YOUR ASSIGNMENT: Return every line of the data that contains the string "metal".
☆ ☆ ☆
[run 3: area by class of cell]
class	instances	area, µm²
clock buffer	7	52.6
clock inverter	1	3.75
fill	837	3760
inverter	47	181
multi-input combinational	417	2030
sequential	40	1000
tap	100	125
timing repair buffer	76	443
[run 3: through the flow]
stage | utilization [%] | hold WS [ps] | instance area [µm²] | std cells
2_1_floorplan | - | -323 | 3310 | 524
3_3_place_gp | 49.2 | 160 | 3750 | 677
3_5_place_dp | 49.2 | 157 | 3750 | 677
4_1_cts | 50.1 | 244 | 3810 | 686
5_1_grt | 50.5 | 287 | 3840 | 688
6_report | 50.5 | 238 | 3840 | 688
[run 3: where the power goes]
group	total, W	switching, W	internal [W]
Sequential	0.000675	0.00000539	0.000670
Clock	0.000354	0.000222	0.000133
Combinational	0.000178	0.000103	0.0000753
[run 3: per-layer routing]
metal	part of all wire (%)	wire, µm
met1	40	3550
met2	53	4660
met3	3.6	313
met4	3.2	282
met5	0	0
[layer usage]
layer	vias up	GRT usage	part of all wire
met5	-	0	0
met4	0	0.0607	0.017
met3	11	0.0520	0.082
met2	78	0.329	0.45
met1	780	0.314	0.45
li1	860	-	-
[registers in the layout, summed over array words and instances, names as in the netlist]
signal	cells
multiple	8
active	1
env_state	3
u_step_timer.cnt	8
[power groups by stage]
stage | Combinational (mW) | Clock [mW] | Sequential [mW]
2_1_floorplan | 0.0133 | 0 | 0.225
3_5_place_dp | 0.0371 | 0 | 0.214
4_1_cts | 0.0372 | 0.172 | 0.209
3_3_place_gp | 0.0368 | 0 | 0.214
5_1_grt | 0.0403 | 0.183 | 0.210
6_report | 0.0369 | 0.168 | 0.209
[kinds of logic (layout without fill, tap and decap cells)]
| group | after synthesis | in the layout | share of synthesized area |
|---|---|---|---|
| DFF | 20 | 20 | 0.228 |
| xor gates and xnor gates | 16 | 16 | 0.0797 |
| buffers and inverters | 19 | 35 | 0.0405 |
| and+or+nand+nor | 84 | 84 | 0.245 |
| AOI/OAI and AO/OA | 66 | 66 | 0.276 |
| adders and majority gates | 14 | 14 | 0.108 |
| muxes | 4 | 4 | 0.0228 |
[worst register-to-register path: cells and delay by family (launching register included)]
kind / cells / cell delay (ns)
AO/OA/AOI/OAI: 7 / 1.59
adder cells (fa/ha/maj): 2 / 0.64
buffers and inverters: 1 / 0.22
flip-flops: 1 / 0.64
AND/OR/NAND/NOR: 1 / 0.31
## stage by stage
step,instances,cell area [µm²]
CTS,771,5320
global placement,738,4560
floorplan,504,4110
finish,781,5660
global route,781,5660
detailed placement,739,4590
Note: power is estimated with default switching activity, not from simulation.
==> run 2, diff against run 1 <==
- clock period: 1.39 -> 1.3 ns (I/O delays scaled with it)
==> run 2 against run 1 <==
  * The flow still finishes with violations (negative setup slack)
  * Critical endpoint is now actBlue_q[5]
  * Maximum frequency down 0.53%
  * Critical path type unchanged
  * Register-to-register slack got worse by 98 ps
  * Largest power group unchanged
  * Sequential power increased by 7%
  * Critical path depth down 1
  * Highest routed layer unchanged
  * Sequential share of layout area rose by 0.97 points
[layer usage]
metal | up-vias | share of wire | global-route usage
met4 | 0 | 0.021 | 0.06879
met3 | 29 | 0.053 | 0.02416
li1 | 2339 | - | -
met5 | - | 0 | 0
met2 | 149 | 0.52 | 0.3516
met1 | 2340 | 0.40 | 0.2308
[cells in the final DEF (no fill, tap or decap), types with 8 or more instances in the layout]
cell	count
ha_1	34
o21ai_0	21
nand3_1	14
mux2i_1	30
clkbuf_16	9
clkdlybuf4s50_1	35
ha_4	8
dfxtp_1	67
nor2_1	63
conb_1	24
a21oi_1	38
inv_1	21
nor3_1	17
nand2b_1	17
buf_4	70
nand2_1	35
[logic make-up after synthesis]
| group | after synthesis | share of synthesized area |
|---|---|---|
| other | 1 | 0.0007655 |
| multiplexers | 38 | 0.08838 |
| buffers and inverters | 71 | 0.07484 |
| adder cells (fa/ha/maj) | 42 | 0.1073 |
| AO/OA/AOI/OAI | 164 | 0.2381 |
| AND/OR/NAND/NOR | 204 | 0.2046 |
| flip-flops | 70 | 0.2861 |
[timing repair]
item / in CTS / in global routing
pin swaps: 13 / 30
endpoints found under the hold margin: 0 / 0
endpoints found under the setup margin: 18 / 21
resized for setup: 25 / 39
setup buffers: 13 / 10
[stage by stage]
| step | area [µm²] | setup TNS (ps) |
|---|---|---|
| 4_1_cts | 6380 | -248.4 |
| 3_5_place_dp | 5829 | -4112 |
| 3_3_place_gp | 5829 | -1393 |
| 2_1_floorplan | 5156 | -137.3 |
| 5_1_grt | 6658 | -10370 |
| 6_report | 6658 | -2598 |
File: src/rtl/timer_seq.sv
`default_nettype none
//==============================================================================
// Module      : timer_seq
// Description : Interval sequencer for a TIMER instance. Holds a table of up
//               to DEPTH interval values and plays them back in order, one
//               TIMER run per entry, optionally looping until stopped.
//
// Parameters  : DEPTH - table entries (power of 2, >= 2)
//               VW    - interval value width (matches TIMER value port)
//               AW    - table address width, log2(DEPTH)
//
// Ports       : clk, rst_n          - clock, asynchronous active-low reset
//               wr_en/wr_addr/wr_data - table write port (any state)
//               len, loop           - pass length / repeat flag, sampled on start
//               start, stop         - single-cycle sequence control pulses
//               tmr_enbl, tmr_value - drive the TIMER enbl / value inputs
//               tmr_done            - TIMER done input
//               busy                - sequence active (LOAD or RUN)
//               step                - index of the current entry
//               step_pulse          - 1-cycle pulse when an entry expires
//               seq_done            - 1-cycle pulse when a non-loop pass ends
//               loop_cnt            - completed-pass counter (optional)
//
// Build option: TIMER_SEQ_LOOPCNT_EN - when defined, adds the loop_cnt
//               output and its saturating 16-bit pass counter.
//
// Revision    : 1.0 - initial release
//==============================================================================
module timer_seq #(
    parameter int DEPTH = 8,
    parameter int VW    = 32,
    parameter int AW    = 3
) (
    input  logic          clk,
    input  logic          rst_n,
    input  logic          wr_en,
    input  logic [AW-1:0] wr_addr,
    input  logic [VW-1:0] wr_data,
    input  logic [AW:0]   len,
    input  logic          loop,
    input  logic          start,
    input  logic          stop,
    output logic          tmr_enbl,
    output logic [VW-1:0] tmr_value,
    input  logic          tmr_done,
    output logic          busy,
    output logic [AW-1:0] step,
    output logic          step_pulse,
    output logic          seq_done
`ifdef TIMER_SEQ_LOOPCNT_EN
    ,
    output logic [15:0]   loop_cnt
`endif
);

    localparam logic [1:0]    c_ST_IDLE   = 2'd0;
    localparam logic [1:0]    c_ST_LOAD   = 2'd1;
    localparam logic [1:0]    c_ST_RUN    = 2'd2;
    localparam logic [AW:0]   c_DEPTH_LEN = (AW+1)'(DEPTH);
    localparam logic [AW:0]   c_LEN_ONE   = (AW+1)'(1);
    localparam logic [AW-1:0] c_STEP_ONE  = AW'(1);

    logic [1:0]    r_state;
    logic [1:0]    w_next_state;
    logic [AW-1:0] r_step;
    logic [AW:0]   r_len;
    logic          r_loop;
    logic [VW-1:0] r_tmr_value;
    logic          r_step_pulse;
    logic          r_seq_done;
    logic [VW-1:0] r_table [DEPTH];

    logic          w_start_ok;
    logic          w_expire;
    logic          w_last;
    logic [AW:0]   w_len_clamp;

    // stop dominates both start and tmr_done
    assign w_start_ok  = start && !stop && (len != '0);
    assign w_expire    = (r_state == c_ST_RUN) && tmr_done && !stop;
    assign w_last      = (({1'b0, r_step} + c_LEN_ONE) == r_len);
    assign w_len_clamp = (len > c_DEPTH_LEN) ? c_DEPTH_LEN : len;

    // Interval table: not reset; a write to the running entry is only seen
    // at that entry's next LOAD because tmr_value is a registered copy.
    always_ff @(posedge clk) begin
        if (wr_en) begin
            r_table[wr_addr] <= wr_data;
        end
    end

    // State register
    always_ff @(posedge clk or negedge rst_n) begin
        if (!rst_n) begin
            r_state <= c_ST_IDLE;
        end else begin
            r_state <= w_next_state;
        end
    end

    // Next-state logic
    always_comb begin
        w_next_state = r_state;
        case (r_state)
            c_ST_IDLE: begin
                if (w_start_ok) begin
                    w_next_state = c_ST_LOAD;
                end
            end
            c_ST_LOAD: begin
                w_next_state = stop ? c_ST_IDLE : c_ST_RUN;
            end
            c_ST_RUN: begin
                if (stop) begin
                    w_next_state = c_ST_IDLE;
                end else if (tmr_done) begin
                    w_next_state = (w_last && !r_loop) ? c_ST_IDLE : c_ST_LOAD;
                end
            end
            default: begin
                w_next_state = c_ST_IDLE;
            end
        endcase
    end

    // State-decoded outputs; enbl follows the state register so an async
    // reset drops it immediately, and LOAD gives the TIMER one low cycle.
    always_comb begin
        tmr_enbl = (r_state == c_ST_RUN);
        busy     = (r_state != c_ST_IDLE);
    end

    // Step index, latched pass configuration, value register, pulses
    always_ff @(posedge clk or negedge rst_n) begin
        if (!rst_n) begin
            r_step       <= '0;
            r_len        <= '0;
            r_loop       <= 1'b0;
            r_tmr_value  <= '0;
            r_step_pulse <= 1'b0;
            r_seq_done   <= 1'b0;
        end else begin
            r_step_pulse <= 1'b0;
            r_seq_done   <= 1'b0;
            case (r_state)
                c_ST_IDLE: begin
                    if (w_start_ok) begin
                        r_step <= '0;
                        r_len  <= w_len_clamp;
                        r_loop <= loop;
                    end
                end
                c_ST_LOAD: begin
                    r_tmr_value <= r_table[r_step];
                end
                c_ST_RUN: begin
                    if (w_expire) begin
                        r_step_pulse <= 1'b1;
                        if (!w_last) begin
                            r_step <= r_step + c_STEP_ONE;
                        end else if (r_loop) begin
                            r_step <= '0;
                        end else begin
                            // step keeps the last index after a finished pass
                            r_seq_done <= 1'b1;
                        end
                    end
                end
                default: begin
                end
            endcase
        end
    end

    assign step       = r_step;
    assign tmr_value  = r_tmr_value;
    assign step_pulse = r_step_pulse;
    assign seq_done   = r_seq_done;

`ifdef TIMER_SEQ_LOOPCNT_EN
    logic [15:0] r_loop_cnt;

    // Counts final-entry expiries in loop and non-loop mode, saturating.
    always_ff @(posedge clk or negedge rst_n) begin
        if (!rst_n) begin
            r_loop_cnt <= '0;
        end else if ((r_state == c_ST_IDLE) && w_start_ok) begin
            r_loop_cnt <= '0;
        end else if (w_expire && w_last && (r_loop_cnt != 16'hFFFF)) begin
            r_loop_cnt <= r_loop_cnt + 16'd1;
        end
    end

    assign loop_cnt = r_loop_cnt;
`endif

endmodule
`default_nettype wire

File: config.mk
export PLATFORM = sky130hd
export DESIGN_NAME = timer_seq
export DESIGN_NICKNAME = d
export VERILOG_FILES = /design/src/rtl/timer_seq.sv
export SDC_FILE = /design/constraint.sdc
export NUM_CORES = 1
export LEC_CHECK = 0
export BUFFER_PORTS_ARGS = -buffer_cell sky130_fd_sc_hd__buf_2
export CAP_MARGIN = 20
export CORE_MARGIN = 3
export CORE_UTILIZATION = 54
export CTS_CLUSTER_SIZE = 14
export DETAILED_ROUTE_END_ITERATION = 12
export HOLD_SLACK_MARGIN = 0.03
export PLACE_DENSITY = 0.86
export SYNTH_ARGS = -nofsm -noshare
export SYNTH_HDL_FRONTEND = slang
export SYNTH_SLANG_ARGS = --single-unit
File: constraint.sdc
create_clock -name clk -period 1.65 [get_ports clk]
set_input_delay 0.33 -clock clk [delete_from_list [all_inputs] [get_ports clk]]
set_output_delay 0.33 -clock clk [all_outputs]
set_load 0.05 [all_outputs]
==> out/metrics.csv <==
stage,metric,value,unit
cells_and_area,fill count,1237,
placement,Post-DP HPWL,13400,um
critical_path,CP Class,flip-flop to flip-flop,
drt,Routed Antenna Nets,0,
sta,RSZ-0062 raised after global routing,yes,
synthesis,Post-synth ARST share,14.7,%
synthesis,Yosys cell types,36,
die,I/O Pins,85,
sta,Relative slew margins,72.3,%
die,Die Height,152,um
critical_path,Worst setup EP type,flip-flop,
critical_path,Crit-path slowest cell,mux4_2,
run_status,failing checks,negative setup slack,
synthesis,cell count after synthesis,549,
sta,Fmax,0.558,GHz
cells_and_area,Final nets,732,
global_route,largest net degree at the start of global routing,66,
sta,TNS Setup,-2.69,ns
die,Initial Utilization,55.8,%
synthesis,sequential share of the synthesized area,76.6,%
clocking,H-tree lvl count,1,
pwr,Leak Pwr,5.09,nW
critical_path,cell-by-cell trace of the critical path,buf_12 -> buf_16 -> mux4_2 -> mux2i_4 -> o21ai_1,
drt,drt drc,0,
critical_path,Critical Path Source,step[0]$_DFFE_PN0P_,
sta,Final Hold Fails,0,
synthesis,mapped cell area,11500,sq um
placement,Final Wtd Congestion,0.768,
synthesis,Post-synth EDFFs,256,
critical_path,Critical path destination,tmr_value[2]$_DFFE_PN0N_,
clocking,Worst-path clk slew,0.06,ns
clocking,clk buf depth,3,
critical_path,r2r setup slk,-0.14,ns
drt,final WL,27500,um
die,Die W,152,um
sta,Slew Limit Fails,0,
clocking,root buffer cell,clkbuf_16,
pwr,Tot Pwr,20.7,mW
pwr,power density over the cells,1470,nW/um^2
drt,DRT Pass-1 Iters,5,
global_route,first-pass GRT wire length,39100,um
drt,Routed WL per cell,28.1,um
sta,crit path time final,1.79,ns
critical_path,Crit path depth,5,
cells_and_area,Multi-input gate area,2620,sq um
synthesis,Syn Nets,596,
drt,via/cell ratio,6.22,
cells_and_area,total area of sequential cells,8790,sq um
global_route,total gr overflow,0,
global_route,vias in the first global route,6336,
drt,DR iter-0 viols,541,
worst_hold_path,hold crit path type,input port to flip-flop,
critical_path,Crit path max-delay family,multiplexers,
cells_and_area,final instance area,14100,sq um
critical_path,CP Data Arrival Time,2.22,ns
synthesis,Synth Flop Type,edfxtp_1,
placement,Post-DP Area,12500,sq um
sta,slew at the pin closest to its max-slew limit,0.415,ns
synthesis,top cell type's share of synthesized area,67.0,%
synthesis,YS warnings,0,
clocking,clk_lat worst skew,0.55,ns
sta,worst setup margin,-0.143,ns
run_status,status,"complete, but fails checks",
synthesis,"flops & latches, synth",300,
clocking,CTS Buf Count,29,
die,FP Rows,52,
sta,final setup fails,37,
synthesis,leading area contributor after synthesis,edfxtp_1,
critical_path,CP max FO,9,
flow_run,Max-Cap Viols,0,
clocking,CTS tree,built,
clocking,clock sink total,300,
global_route,initial antenna violation count,5,
cells_and_area,fraction of layout cells with a size suffix above 1,37.9,%
die,Die ar.,23000,sq um
pwr,maximum VDD drop,1110,uV
critical_path,Reg2Reg Capture Point,tmr_value[2]$_DFFE_PN0N_,
critical_path,crit start category,flip-flop,
sta,period utilization,109,%
synthesis,syn avg cell area,20.9,sq um
critical_path,"slowest stage delay, CP",0.57,ns
global_route,total track usage,23.4,%
synthesis,Area contributors post-synth,"edfxtp_1, dfrtp_1, mux4_2",
critical_path,CP required,2.08,ns
cells_and_area,final std cells w/o fill,981,
die,total core area,20600,sq um
drt,vias post-DR,6105,
critical_path,Reg2Reg Depth,5,
cells_and_area,Area growth syn-to-layout,22.5,%
sta,clk_skew,0.0150,ns
placement,placed cells,901,
cells_and_area,"commonest cells after routing, fill and taps aside","edfxtp_1, buf_2, mux4_2, dfrtp_1, nand2_1",
cells_and_area,"commonest non-fill, non-tap cell in the layout",edfxtp_1,
critical_path,CP bufs+invs,2,
placement,Buffers on Ports,84,
cells_and_area,final design utilization,68.4,%
critical_path,R2R Path Start,step[0]$_DFFE_PN0P_,
[per-stage QoR]
step           hold slack (ns)  setup WS, ns
2_1_floorplan           0.0344        -0.135
3_3_place_gp             0.282       -0.0992
3_5_place_dp             0.289        -0.119
4_1_cts                 0.0309       -0.0947
5_1_grt                 0.0442        -0.187
6_report                0.0486        -0.143
[worst min-delay path by stage]
| stage | startpoint | end | slack, ns | cells after the start |
|---|---|---|---|---|
| 6_report | wr_data[4] | r_table[5][4]$_DFFE_PP_ | 0.05 | 1 |
| 2_1_floorplan | rst_n | r_len[0]$_DFFE_PN0P_ | 0.03 | 0 |
| 3_3_place_gp | rst_n | tmr_value[0]$_DFFE_PN0N_ | 0.28 | 1 |
| 3_5_place_dp | rst_n | r_loop$_DFFE_PN0P_ | 0.29 | 1 |
| 5_1_grt | wr_data[4] | r_table[7][4]$_DFFE_PP_ | 0.04 | 1 |
| 4_1_cts | wr_data[12] | r_table[0][12]$_DFFE_PP_ | 0.03 | 1 |
[per-layer routing]
layer	global-route usage (%)	vias up	wire (um)
met3	4.61	72	2240
met1	30.2	3152	9930
met2	39.4	387	14200
li1	-	2490	-
met5	0	-	17
met4	9.93	4	1110
[Yosys cell counts (3+ instances only)]
master,count
edfxtp_1,256
mux4_2,48
dfrtp_1,44
nand2_1,38
o21ai_1,37
mux2i_1,32
mux4_1,16
buf_2,10
clkbuf_1,9
nor2_1,9
inv_1,7
nand2b_1,5
buf_12,4
nand3b_1,3
nor3_1,3
o21ai_2,3
[layout make-up]
type	instances	share of cell area, %
Sequential cell	300	62.5
Multi-Input combinational cell	216	18.6
Timing Repair Buffer	131	8.49
Clock buffer	35	5.46
Tap cell	270	2.40
Clock inverter	19	2.25
Inverter	7	0.187
Antenna cell	3	0.0534
[what timing repair did]
item | CTS | global route
hold buffers | 2 | 0
pin swaps | 3 | 8
setup buffers | 13 | 5
cloned | 2 | 2
resized for setup | 34 | 23
endpoints found under the hold margin | 15 | 0
endpoints found under the setup margin | 35 | 40
[power by group]
| part | switching [mW] | total (mW) | leakage, nW | internal (mW) |
|---|---|---|---|---|
| clock | 2.74 | 7.45 | 0.529 | 4.71 |
| combinational | 2.60 | 3.99 | 1.68 | 1.39 |
| sequential | 0.399 | 9.26 | 2.88 | 8.86 |
[flip-flops by register name (all words and copies together), names as in the netlist]
register,count
step_pulse,1
r_table,256
seq_done,1
step,3
r_state,2
r_loop,1
r_len,4
tmr_value,32
[cells by family after synthesis]
logic type,Yosys count,share of synthesized area [%]
XOR/XNOR,3,0.229
AND/OR/NAND/NOR,70,3.10
buffers and inverters,33,1.89
adder cells (fa/ha/maj),1,0.109
flip-flops,300,76.6
AO/OA/AOI/OAI,45,2.14
multiplexers,97,16.0
(Power assumes the default switching activity.)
☆ ☆ ☆
EXERCISE RESPONSE:
metal	part of all wire (%)	wire, µm
metal | up-vias | share of wire | global-route usage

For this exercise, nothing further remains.